FIG. 20 is a waveform diagram for explaining the operation of the head drive circuit.

FIG. 21 is a circuit diagram showing another example of the head drive circuit of the same embodiment.

FIG. 22 is a waveform diagram for explaining the operation of the head drive circuit.

[Explanation of symbols]

4 ... Carriage, 5 ... Recording head, 16 ... Piezoelectric element, 1
7 ... Flow path plate, 18 ... Liquid chamber member, 19 ... Nozzle plate, 20 ...
Nozzle, 21 ... Constant voltage drive circuit, 22 ... Selection circuit, 31
... actuator unit, 32 ... liquid chamber unit, 37
... Drive portion piezoelectric element, 42 ... Vibration plate, 46 ... Nozzle, 48
... Pressurized liquid chamber, 60 ... Substrate, 61 ... Plate, 62 ... Nozzle, 65 ... Heating element, 71 ... Head unit.

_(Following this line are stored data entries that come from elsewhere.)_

$ cat src/design/k2id_pkg.sv
// Shared types and constants for the key to sequential id map.
package k2id_pkg;

    localparam int KEY_W   = 32;
    localparam int ID_W    = 16;

    typedef enum logic [1:0] {
        ST_FOUND    = 2'd0,
        ST_INSERTED = 2'd1,
        ST_FULL     = 2'd2,
        ST_ZERO     = 2'd3
    } t_status;

    typedef enum logic [1:0] {
        BS_CLEAR,
        BS_IDLE,
        BS_PROBE
    } t_bstate;

    // One table slot: key zero marks an empty slot.
    typedef struct packed {
        logic [KEY_W-1:0] key;
        logic [ID_W-1:0]  id;
    } t_slot_word;

endpackage

$ cat src/design/k2id_back.sv
// Probe engine: clears the table, probes linearly, inserts and drives results.
module k2id_back #(
    parameter int TABLE_SIZE = 256,
    localparam int IDX_W     = $clog2(TABLE_SIZE),
    localparam int FW        = 1 + k2id_pkg::KEY_W + IDX_W
) (
    input  logic                     i_clk,
    input  logic                     i_rst_n,
    output logic                     o_enable,
    input  logic                     i_q_valid,
    input  logic [FW-1:0]            i_q_data,
    output logic                     o_q_pop,
    output logic                     o_we,
    output logic [IDX_W-1:0]         o_waddr,
    output k2id_pkg::t_slot_word     o_wdata,
    output logic [IDX_W-1:0]         o_raddr,
    input  k2id_pkg::t_slot_word     i_rdata,
    output logic                     o_valid,
    output logic [k2id_pkg::ID_W-1:0] o_small_id,
    output k2id_pkg::t_status        o_status,
    input  logic                     i_ready
);
    import k2id_pkg::*;

    localparam logic [IDX_W-1:0] LAST = IDX_W'(TABLE_SIZE - 1);

    t_bstate          r_state, n_state;
    logic [IDX_W-1:0] r_slot, n_slot;
    logic [IDX_W-1:0] r_cnt, n_cnt;
    logic [IDX_W-1:0] r_clr, n_clr;
    logic [ID_W-1:0]  r_next_id, n_next_id;
    logic             r_ov;
    logic [ID_W-1:0]  r_id;
    t_status          r_st;

    logic             q_zero;
    logic [KEY_W-1:0] q_key;
    logic [IDX_W-1:0] q_slot;
    logic             w_free;
    logic             w_empty;
    logic             w_match;
    logic             w_load;
    logic [ID_W-1:0]  w_id;
    t_status          w_st;
    logic [IDX_W-1:0] w_slot_inc;

    assign {q_zero, q_key, q_slot} = i_q_data;
    assign w_free     = !r_ov || i_ready;
    assign w_empty    = (i_rdata.key == '0);
    assign w_match    = (i_rdata.key == q_key);
    assign w_slot_inc = (r_slot == LAST) ? '0 : r_slot + 1'b1;
    assign o_enable   = (r_state != BS_CLEAR);

    always_comb begin
        n_state   = r_state;
        n_slot    = r_slot;
        n_cnt     = r_cnt;
        n_clr     = r_clr;
        n_next_id = r_next_id;
        o_raddr   = r_slot;
        o_we      = 1'b0;
        o_waddr   = r_slot;
        o_wdata   = '{key: q_key, id: r_next_id};
        o_q_pop   = 1'b0;
        w_load    = 1'b0;
        w_id      = '0;
        w_st      = ST_ZERO;
        unique case (r_state)
            BS_CLEAR: begin
                o_we    = 1'b1;
                o_waddr = r_clr;
                o_wdata = '0;
                n_clr   = r_clr + 1'b1;
                if (r_clr == LAST) begin
                    n_state = BS_IDLE;
                end
            end
            BS_IDLE: begin
                if (i_q_valid) begin
                    if (q_zero) begin
                        if (w_free) begin
                            w_load  = 1'b1;
                            o_q_pop = 1'b1;
                        end
                    end else begin
                        o_raddr = q_slot;
                        n_slot  = q_slot;
                        n_cnt   = '0;
                        n_state = BS_PROBE;
                    end
                end
            end
            BS_PROBE: begin
                // read data belongs to r_slot
                priority if (w_empty || w_match || (r_cnt == LAST)) begin
                    if (w_free) begin
                        w_load  = 1'b1;
                        o_q_pop = 1'b1;
                        n_state = BS_IDLE;
                        priority if (w_empty) begin
                            o_we      = 1'b1;
                            w_id      = r_next_id;
                            w_st      = ST_INSERTED;
                            n_next_id = r_next_id + 1'b1;
                        end else if (w_match) begin
                            w_id = i_rdata.id;
                            w_st = ST_FOUND;
                        end else begin
                            w_st = ST_FULL;
                        end
                    end
                end else begin
                    o_raddr = w_slot_inc;
                    n_slot  = w_slot_inc;
                    n_cnt   = r_cnt + 1'b1;
                end
            end
            default: begin
                n_state = BS_IDLE;
            end
        endcase
    end

    always_ff @(posedge i_clk) begin
        if (!i_rst_n) begin
            r_state   <= BS_CLEAR;
            r_clr     <= '0;
            r_next_id <= ID_W'(1);
            r_ov      <= 1'b0;
        end else begin
            r_state   <= n_state;
            r_clr     <= n_clr;
            r_next_id <= n_next_id;
            if (w_load) begin
                r_ov <= 1'b1;
            end else if (i_ready) begin
                r_ov <= 1'b0;
            end
        end
    end

    always_ff @(posedge i_clk) begin
        r_slot <= n_slot;
        r_cnt  <= n_cnt;
        if (w_load) begin
            r_id <= w_id;
            r_st <= w_st;
        end
    end

    assign o_valid    = r_ov;
    assign o_small_id = r_id;
    assign o_status   = r_st;

`ifndef SYNTHESIS
    a_probe_has_job: assert property (@(posedge i_clk) disable iff (!i_rst_n)
        (r_state == BS_PROBE) |-> (i_q_valid && !q_zero))
        else $error("probing without a nonzero job at the queue head");
    a_write_legal: assert property (@(posedge i_clk) disable iff (!i_rst_n)
        o_we |-> ((r_state == BS_CLEAR) || ((r_state == BS_PROBE) && w_empty)))
        else $error("table write outside clear or insert");
    a_id_advance: assert property (@(posedge i_clk) disable iff (!i_rst_n)
        (w_load && (w_st == ST_INSERTED)) |=> (r_next_id == $past(r_next_id) + 1'b1))
        else $error("id counter did not advance on insert");
    a_zero_id: assert property (@(posedge i_clk) disable iff (!i_rst_n)
        (r_ov && ((r_st == ST_ZERO) || (r_st == ST_FULL))) |-> (r_id == '0))
        else $error("zero-key or full result carries a nonzero id");
`endif

endmodule

$ cat config.mk
export PLATFORM = sky130hd
export DESIGN_NAME = k2id_back
export DESIGN_NICKNAME = d
export VERILOG_FILES = /design/src/design/k2id_pkg.sv /design/src/design/k2id_back.sv
export SDC_FILE = /design/constraint.sdc
export NUM_CORES = 1
export LEC_CHECK = 0
export ABC_AREA = 1
export ABC_CLOCK_PERIOD_IN_PS = 3650
export BUFFER_PORTS_ARGS = -buffer_cell sky130_fd_sc_hd__buf_2
export CORE_ASPECT_RATIO = 0.7
export CORE_MARGIN = 2
export CORE_UTILIZATION = 40
export DETAILED_ROUTE_END_ITERATION = 8
export PLACE_DENSITY = 0.68
export SYNTH_ARGS = -nofsm -noshare
export SYNTH_HDL_FRONTEND = slang
export SYNTH_SLANG_ARGS = --single-unit
$ cat constraint.sdc
create_clock -name i_clk -period 3.65 [get_ports i_clk]
set_input_delay 0.365 -clock i_clk [delete_from_list [all_inputs] [get_ports i_clk]]
set_output_delay 0.365 -clock i_clk [all_outputs]
set_load 0.05 [all_outputs]
==> flow_summary.toml, run 1 <==
[outcome]
outcome = "finished, final reports clean"

[logic_synthesis]
async_flop_share_pct = 0
ys.flop_type = "dfxtp_1"
synth_top_area_cell = "edfxtp_1"
ys_seq_area_share_pct = 34.0
netlist_area_um2 = 4360
ys_ff_latch = 61
syn_avg_cell_area_um2 = 6.59
synth_top_cell_area_share_pct = 17.9
synth_cell_types = 32
synthCells = 661
yosys_warnings = 0
synth_nets = 761
synthTopCellsByArea = "edfxtp_1, dfxtp_1, nand2_1"
synth_edf_count = 26

[grt]
grt_max_degree = 38
grt.overflow.total = 0
grt_pass1_vias = 4414
antenna_found_initial = 0
grt_pass1_wl_um = 21300
grt_use_total_pct = 22.5

[power_and_ir_drop]
p_switching_mw = 1.51
p_seq_share_pct = 27.6
intPower_mw = 1.84
power.leakage_nw = 2.80
pwr-share-clk_pct = 28.5
ir_worst_vdd_mv = 0.693
switching_share_pct = 45.0
power.density_nw_per_um2 = 589
comb_power_share_pct = 43.8

[place]
gp_congestion = 0.919
post-place-cells = 956
place_area_um2 = 5360
port_buffers = 178
hpwl_um = 10500

[min_path]
min_path_type = "in -> reg"

[cells_and_area]
num_antenna_cells = 0
layout_commonest_cell = "buf_2"
n_fill_cell = 1038
finalNonFillerCells = 972
drive_gt1_share_pct = 26.0
nNetsFinal = 935
final_cell_mix = "buf_2, nand2_1, nor2_1"
design_area_um2 = 5690
syn_to_final_growth_pct = 30.6

[route]
avgViaCountPerCell = 4.93
drc_errors = 0
firstDrtPassIters = 5
wire_per_inst_um = 13.6
vias = 4796
ant_nets = 0
dr.first_iter.drc_count = 218
totalWireLength_um = 13200

[setup_path]
crit_path_cell_trace = "ha_1, nand2_1, inv_1, nand2_1, nor2_1, nand2_1, nor2_1, nand2_2, nand3_4, nand2_4, nand2_1, nand2_1, nor2_1, buf_2"
cp.arrival_ns = 2.62
slowest_delay_ns = 0.37
crit_top_cell = "nand2_1"
cp_slowest_cell = "edfxtp_1"
worst_setup_path_end_kind = "output pin"
path_max_fanout = 8
worstSetupStartpointType = "flip-flop"
criticalPathCategory = "reg -> out"
cp.required_ns = 3.28

[timing]
skew_ns = 0.00558
slew_headroom_pct = 46.1
fin_setup_tns_ns = 0
worstMarginPinSlew_ns = 0.809
holdWs_ns = 0.280
hold_viol = 0
fmax_mhz = 335
fin_crit_sh_pct = 81.8
setup_viol = 0
rsz0062_at_grt = "no"
slew_viol_final = 0
min_period_ns = 2.99

[floorplanning]
die_x_um = 129
start_util_pct = 41.6
rows = 31
io_pins = 179
dieArea_um2 = 11800
die_h_um = 91.3
core_area_um2 = 10500

[clock_tree]
cts_tree = "built"
root_buffer = "clkbuf_16"
clockBufferDepth = 2
cts_made_buffers = 9
insertion_delay_ns = 0.33
numClockSinks = 61
clkSlewWorstSetupHoldPaths_ns = 0.05
cts_setup_buffers = 0
cts_hold_buf = 0
htree_num_levels = 3
cts_resized = 0

[job]
maxCapViolations = 0
-- cell usage after synthesis (2+ instances only) --
cell,instances
nor3_1,12
clkinv_1,2
o21ai_2,9
a31oi_1,2
inv_1,91
nand2_4,3
nor2_4,2
a21oi_1,35
clkbuf_1,15
dfxtp_1,35
buf_2,2
ha_1,7
nand4_1,13
edfxtp_1,26
o31ai_1,2
xor2_1,16
nor2_1,106
nor4_1,2
nand2_1,154
nand3_1,61
o21ai_0,30
inv_2,4
xnor2_1,23
-- power groups by stage --
stage / registers (mW) / logic, mW / clock network [mW]
detailed placement: 0.938 / 1.47 / 0
global placement: 0.931 / 1.46 / 0
finish: 0.927 / 1.47 / 0.958
global route: 0.944 / 1.58 / 1.00
CTS: 0.925 / 1.47 / 0.975
floorplan: 0.922 / 1.10 / 0
-- registers in the layout (all words and copies together) (netlist names) --
| register | flops |
|---|---|
| o_small_id | 16 |
| r_next_id | 16 |
| r_clr | 8 |
| r_cnt | 8 |
| r_slot | 8 |
| o_status | 2 |
| r_state | 2 |
| o_valid | 1 |
-- critical path, delay by kind of cell (launching register included) --
family | cells | cell delay (ns)
DFF | 1 | 0.37
and+or+nand+nor | 11 | 1.33
buffers and inverters | 2 | 0.40
adders and majority gates | 1 | 0.18
-- kinds of logic (layout without fill, tap and decap cells) --
family	after synthesis	after routing	synth area share [%]
simple gates	357	357	35.4
compound gates	81	81	10.4
buf+inv	116	295	10.3
fa+ha+maj	7	7	2.01
xor+xnor	39	39	7.84
flops	61	61	34.0
-- routing by layer --
metal / part of all wire, % / vias up / GRT usage, %
li1: - / 2457 / -
met1: 48 / 2130 / 32.6
met2: 43 / 191 / 33.6
met3: 8.4 / 18 / 5.60
met4: 0.95 / 0 / 5.34
met5: 0 / - / 0
-- through the flow --
step	setup WS [ns]	util (%)	total power, mW
after floorplan	0.376	-	2.02
after global placement	0.834	51.2	2.39
after detailed placement	0.791	51.2	2.40
after CTS	0.687	54.4	3.37
after global routing	0.433	54.4	3.53
final	0.664	54.4	3.36
-- final timing paths --
check	start	end	slack (ns)	cells after the start
min	i_rst_n	r_next_id[0]	0.28	2
max	r_cnt[0]	o_q_pop	0.66	14
min reg2reg	r_state[0]	r_state[0]	0.49	2
max reg2reg	r_cnt[0]	r_cnt[7]	1.01	12
-- layout make-up --
type | instances | area, um2 | area share [%]
flip-flops and latches | 61 | 1480 | 26.0
inverters | 97 | 364 | 6.39
clock inverters | 5 | 98.8 | 1.74
multi-input cells | 484 | 2430 | 42.7
well taps | 132 | 165 | 2.90
repair buffers | 182 | 921 | 16.2
clock buffers | 11 | 233 | 4.09
Note: power is estimated with default switching activity, not from simulation.
==> inputs of run 2 (changes only) <==
--- a/config.mk
+++ b/config.mk
@@ -6,7 +6,7 @@
 export NUM_CORES = 1
 export LEC_CHECK = 0
 export ABC_AREA = 1
-export ABC_CLOCK_PERIOD_IN_PS = 3650
+export ABC_CLOCK_PERIOD_IN_PS = 2800
 export BUFFER_PORTS_ARGS = -buffer_cell sky130_fd_sc_hd__buf_2
 export CORE_ASPECT_RATIO = 0.7
 export CORE_MARGIN = 2
==> constraint.sdc (replaced) <==
create_clock -name i_clk -period 2.8 [get_ports i_clk]
set_input_delay 0.28 -clock i_clk [delete_from_list [all_inputs] [get_ports i_clk]]
set_output_delay 0.28 -clock i_clk [all_outputs]
set_load 0.05 [all_outputs]
==> run 2 against run 1 <==
  * Sequential power up 31%
  * Die area unchanged
  * Design area increased by 2.0%
  * First-iteration DRC count is 40% higher
  * Clock-buffer cell count increased by 1
  * Hold slack lost 0.085 ns
  * Utilization up 1.1 points
  * Via count is 1.1% higher
  * Clock skew up 0.0011 ns
  * Clock power up 24%
  * Critical endpoint unchanged
  * Largest cell class unchanged
==> flow_summary.toml, run 2 (synthesized netlist as in run 1, its figures left out) <==
[outcome]
outcome = "finished, final reports clean"

[timing]
fin_setup_tns_ns = 0
setup_viol = 0
skew_ns = 0.00670
hold_viol = 0
rsz0062_at_grt = "no"
fin_crit_sh_pct = 94.1
fmax_mhz = 380
min_period_ns = 2.63
slew_headroom_pct = 46.8
slew_viol_final = 0
worstMarginPinSlew_ns = 0.798

[floorplanning]
start_util_pct = 41.6
io_pins = 179
rows = 31
core_area_um2 = 10500
die_h_um = 91.3
die_x_um = 129
dieArea_um2 = 11800

[power_and_ir_drop]
intPower_mw = 2.38
p_seq_share_pct = 27.7
pwr-share-clk_pct = 27.3
comb_power_share_pct = 44.9
power.leakage_nw = 2.86
ir_worst_vdd_mv = 0.758
power.density_nw_per_um2 = 752
p_switching_mw = 1.99
switching_share_pct = 45.5

[cells_and_area]
num_antenna_cells = 0
layout_commonest_cell = "buf_2"
nNetsFinal = 948
final_cell_mix = "buf_2, nand2_1, nor2_1"
multi_input_area_um2 = 2450
drive_gt1_share_pct = 27.5
finalNonFillerCells = 985
syn_to_final_growth_pct = 33.3
n_fill_cell = 1059
design_area_um2 = 5810
regArea_um2 = 1480

[route]
wl_met2_um = 5850
dr.first_iter.drc_count = 306
vias = 4849
met1_length_um = 6490
wire_per_inst_um = 13.6
wl_met3_um = 887
avgViaCountPerCell = 4.92
totalWireLength_um = 13400
top_layer = "met4"
ant_nets = 0
firstDrtPassIters = 5
drc_errors = 0

[place]
place_area_um2 = 5410
hpwl_um = 10500
gp_congestion = 0.901
post-place-cells = 962
port_buffers = 178

[setup_path]
worstSetupStartpointType = "flip-flop"
cp.required_ns = 2.52
worst_setup_path_end_kind = "output pin"
criticalPathCategory = "reg -> out"
cp.arrival_ns = 2.35
path_max_fanout = 7
rrSetupSlack_ns = 0.39

[job]
maxCapViolations = 0

[clock_tree]
numClockSinks = 61
htree_num_levels = 3
clkSlewWorstSetupHoldPaths_ns = 0.05
insertion_delay_ns = 0.33
clockBufferDepth = 2
root_buffer = "clkbuf_16"
cts_tree = "built"
cts_made_buffers = 9

[grt]
grt_use_total_pct = 23.2
grt_pass1_wl_um = 21900
grt_pass1_vias = 4642
grt_max_degree = 36
antenna_found_initial = 0
grt.overflow.total = 0

[min_path]
min_path_type = "in -> reg"
==> run 2: repair_timing <==
item | in CTS | in global routing
setup buffers | 0 | 7
gates resized for setup | 3 | 7
gates cloned | 0 | 0
pin swaps | 0 | 1
setup endpoints to repair | 2 | 4
hold buffers | 0 | 0
==> run 2: final cells by class <==
type,instances,area share (%)
flip-flops and latches,61,25.5
multi-input cells,484,42.1
clock inverters,4,1.25
repair buffers,195,17.8
well taps,132,2.84
clock buffers,12,4.24
inverters,97,6.27
==> run 2: power groups by stage <==
stage | sequential, mW | clock (mW) | combinational (mW)
after floorplan | 1.20 | 0 | 1.43
after global placement | 1.22 | 0 | 1.91
after detailed placement | 1.22 | 0 | 1.92
after CTS | 1.21 | 1.21 | 1.94
after global routing | 1.23 | 1.25 | 2.12
final | 1.21 | 1.19 | 1.96
==> run 2: layer usage <==
metal / track usage [%] / vias up
met5: 0 / -
met4: 6.25 / 0
met3: 4.95 / 19
met2: 35.5 / 166
met1: 32.9 / 2184
li1: - / 2480
==> run 2: worst max-delay path: stages, from the launching register on <==
cell,delay [ns]
edfxtp_1,0.38
ha_1,0.18
nand2_1,0.06
inv_1,0.07
nand2_1,0.07
nor2_1,0.12
nand2_1,0.08
nor2_2,0.12
nand2_2,0.12
nand3_4,0.15
nand2_4,0.10
nand2_1,0.07
nand2_1,0.10
nor2_4,0.23
buf_6,0.19
==> run 2: path summary, 6_finish.rpt <==
path	end	start	depth (start not counted)
hold reg to reg	r_state[0]	r_state[0]	2
hold / removal	r_next_id[0]	i_rst_n	2
setup reg to reg	o_small_id[13]	r_cnt[0]	14
setup / recovery	o_q_pop	r_cnt[0]	14
==> run 2: through the flow <==
step                      setup slack, ns  power (mW)  hold slack (ns)  utilization, %
after floorplan                    0.0636        2.63            0.364               -
after global placement              0.340        3.13            0.471            51.7
after detailed placement            0.252        3.15            0.486            51.7
after CTS                          0.0329        4.36            0.186            54.8
after global routing              0.00323        4.60            0.222            55.5
final                               0.166        4.37            0.195            55.5
==> inputs of run 3 (changes only) <==
--- a/config.mk
+++ b/config.mk
@@ -8,11 +8,12 @@
 export ABC_AREA = 1
 export ABC_CLOCK_PERIOD_IN_PS = 2800
 export BUFFER_PORTS_ARGS = -buffer_cell sky130_fd_sc_hd__buf_2
-export CORE_ASPECT_RATIO = 0.7
-export CORE_MARGIN = 2
+export CORE_ASPECT_RATIO = 0.75
+export CORE_MARGIN = 3
 export CORE_UTILIZATION = 40
 export DETAILED_ROUTE_END_ITERATION = 8
 export PLACE_DENSITY = 0.68
+export SETUP_SLACK_MARGIN = 0.05
 export SYNTH_ARGS = -nofsm -noshare
 export SYNTH_HDL_FRONTEND = slang
 export SYNTH_SLANG_ARGS = --single-unit
==> run 3 against run 2 <==
  * Maximum frequency decreased by 0.13%
  * Sequential share of layout area decreased by 0.33 points
  * Highest routed layer unchanged
  * Via count about the same
  * Critical path type unchanged
  * Register-to-register slack got worse by 0.02 ns
  * Clock power increased by 16%
==> flow_summary.toml, run 3 (synthesized netlist as in run 1, its figures left out) <==
[outcome]
outcome = "finished, final reports clean"

[grt]
grt.overflow.total = 0
grt_pass1_wl_um = 21100
grt_pass1_vias = 4452
antenna_found_initial = 0
grt_use_total_pct = 21.2
grt_max_degree = 39

[min_path]
hold_start = "i_rst_n"
hold_depth = 2
min_path_type = "in -> reg"
hold-path-endpoint = "r_next_id[0]"

[timing]
rsz0062_at_grt = "no"
slew_headroom_pct = 48.3
fin_crit_sh_pct = 94.2
worstMarginPinSlew_ns = 0.775
fmax_mhz = 379
min_period_ns = 2.64
fin_setup_tns_ns = 0
holdWs_ns = 0.208
hold_viol = 0
slew_viol_final = 0
skew_ns = 0.00529
setup_viol = 0

[route]
ant_nets = 0
dr.first_iter.drc_count = 296
totalWireLength_um = 13100
avgViaCountPerCell = 4.92
drc_errors = 0
firstDrtPassIters = 5
vias = 4852
wire_per_inst_um = 13.3

[clock_tree]
clkSlewWorstSetupHoldPaths_ns = 0.05
numClockSinks = 61
htree_num_levels = 3
cts_made_buffers = 9
root_buffer = "clkbuf_16"
insertion_delay_ns = 0.33
clockBufferDepth = 2
cts_tree = "built"

[setup_path]
crit_path_cell_trace = "ha_2, nand2_1, inv_1, nand2_2, nor2_2, nand2_1, nor2_2, nand2_2, buf_4, nand4_1, nand3_1, a22oi_1, clkbuf_4"
cp_slowest_cell = "edfxtp_1"
cp.required_ns = 2.52
criticalPathCategory = "reg -> out"
path_max_fanout = 4
worst_setup_path_end_kind = "output pin"
r2r_cells = 14
r2r_start = "r_cnt[0]"
timing.rr.end = "o_small_id[6]"
cp.arrival_ns = 2.36
worstSetupStartpointType = "flip-flop"
rrSetupSlack_ns = 0.37
slowest_delay_ns = 0.39

[place]
place_area_um2 = 5430
gp_congestion = 0.913
port_buffers = 178
hpwl_um = 10400

[cells_and_area]
nNetsFinal = 945
final_core_util_pct = 56.3
syn_to_final_growth_pct = 35.0
drive_gt1_share_pct = 28.1
layout_commonest_cell = "buf_2"
num_antenna_cells = 0
final_cell_mix = "buf_2, nand2_1, nor2_1"
design_area_um2 = 5880

[floorplanning]
dieArea_um2 = 12200
rows = 32
core_area_um2 = 10500
die_h_um = 96.4
start_util_pct = 41.7
io_pins = 179
die_x_um = 127

[power_and_ir_drop]
ir_worst_vdd_mv = 0.941
power.density_nw_per_um2 = 788
power.leakage_nw = 2.88

[job]
maxCapViolations = 0
-- run 3: cell count changes in the layout (fill, tap and decap cells not counted), moves of 2 or more --
| cell | change |
|---|---|
| buf_2 | -4 |
| buf_4 | -4 |
| buf_6 | +3 |
| bufinv_16 | +2 |
| clkbuf_1 | -2 |
| nor2_2 | +2 |
-- run 3: area by class of cell --
class	instances	area [um2]
clock inverters	7	146
multi-input cells	484	2450
well taps	136	170
repair buffers	192	1040
fillers	1005	4570
flip-flops and latches	61	1480
clock buffers	9	225
inverters	97	364
-- run 3: worst max path at each step --
stage	start	endpoint	slack (ns)	cells past startpoint
after detailed placement	r_cnt[0]	o_small_id[1]	0.33	14
after global placement	r_cnt[0]	o_small_id[0]	0.47	14
after global routing	r_cnt[0]	o_raddr[5]	0.02	15
after floorplan	r_cnt[0]	o_small_id[0]	0.06	13
final	r_cnt[0]	o_raddr[6]	0.16	13
after CTS	r_cnt[0]	o_raddr[1]	0.03	14
-- run 3: per-stage QoR --
step | power (mW) | cells | setup slack [ns]
floorplan | 2.63 | 661 | 0.0636
global placement | 3.14 | 966 | 0.469
detailed placement | 3.16 | 966 | 0.330
CTS | 4.56 | 982 | 0.0296
global route | 4.89 | 986 | 0.0163
finish | 4.64 | 986 | 0.162
-- run 3: per-layer routing --
metal	wire, um	global-route usage [%]	vias up
met5	0	0	-
met4	125	4.11	0
met3	983	4.89	14
met2	5940	34.6	184
met1	6080	29.1	2171
li1	-	-	2483
-- run 3: critical path: cells and delay by family (launching register included) --
| kind | cells | cell delay (ns) |
|---|---|---|
| flip-flops | 1 | 0.39 |
| AND/OR/NAND/NOR | 8 | 0.73 |
| AO/OA/AOI/OAI | 1 | 0.18 |
| buffers and inverters | 3 | 0.53 |
| adder cells (fa/ha/maj) | 1 | 0.20 |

Front page continued (72) Inventor Yoshihisa Ota 1-3-6 Nakamagome, Ota-ku, Tokyo In Ricoh Co., Ltd. (72) Inventor Taeko Murai 1-3-6 Nakamagome, Ota-ku, Tokyo In Ricoh, Inc.

Claims (5)

[Claims] 1. A recording apparatus for recording an image by forming dots on the recording medium by the recording head while moving the recording head in the main scanning direction and feeding the recording medium in the sub scanning direction. 2. A recording apparatus comprising means for independently changing a dot diameter or a dot forming position of a dot formed first or last in the column direction of each row with respect to other dots. 2. The recording apparatus according to claim 1, wherein the recording head includes a plurality of nozzles for ejecting ink droplets,
A plurality of liquid chambers communicating with each nozzle and a plurality of actuator means for pressurizing the respective liquid chambers are provided, and dots to be formed first or last in the column direction of each row of the plurality of actuator means are generated. A recording apparatus, which is provided with a means for driving an actuator means for ejecting an ink droplet to be driven independently of other actuator means. 3. A color image in which dots of each color are formed on the recording medium by the recording head while moving the recording head ejecting ink droplets of each color in the main scanning direction and feeding the recording medium in the sub scanning direction. In the recording apparatus for recording, the recording head is provided with means for independently changing the dot diameter or the dot formation position with respect to other dots in accordance with the color of the dot formed first or last in the column direction of each row. A recording device characterized by the above. 4. A recording apparatus, comprising: a recording head having a plurality of independent head units arranged therein, wherein dots are formed on the recording medium by the recording head to record an image. A recording apparatus comprising means for independently changing the area or diameter of a dot located in the vicinity of, or the formation position with respect to other pixels or dots. 5. The recording apparatus according to claim 4, wherein the head unit has a plurality of nozzles for ejecting ink droplets, a plurality of liquid chambers communicating with each nozzle, and a plurality of pressurizing each liquid chamber. Actuator means for ejecting ink droplets forming dots located in the vicinity of the joint of the recording head among the plurality of actuator means can be driven independently of other actuator means. A recording device characterized by the above.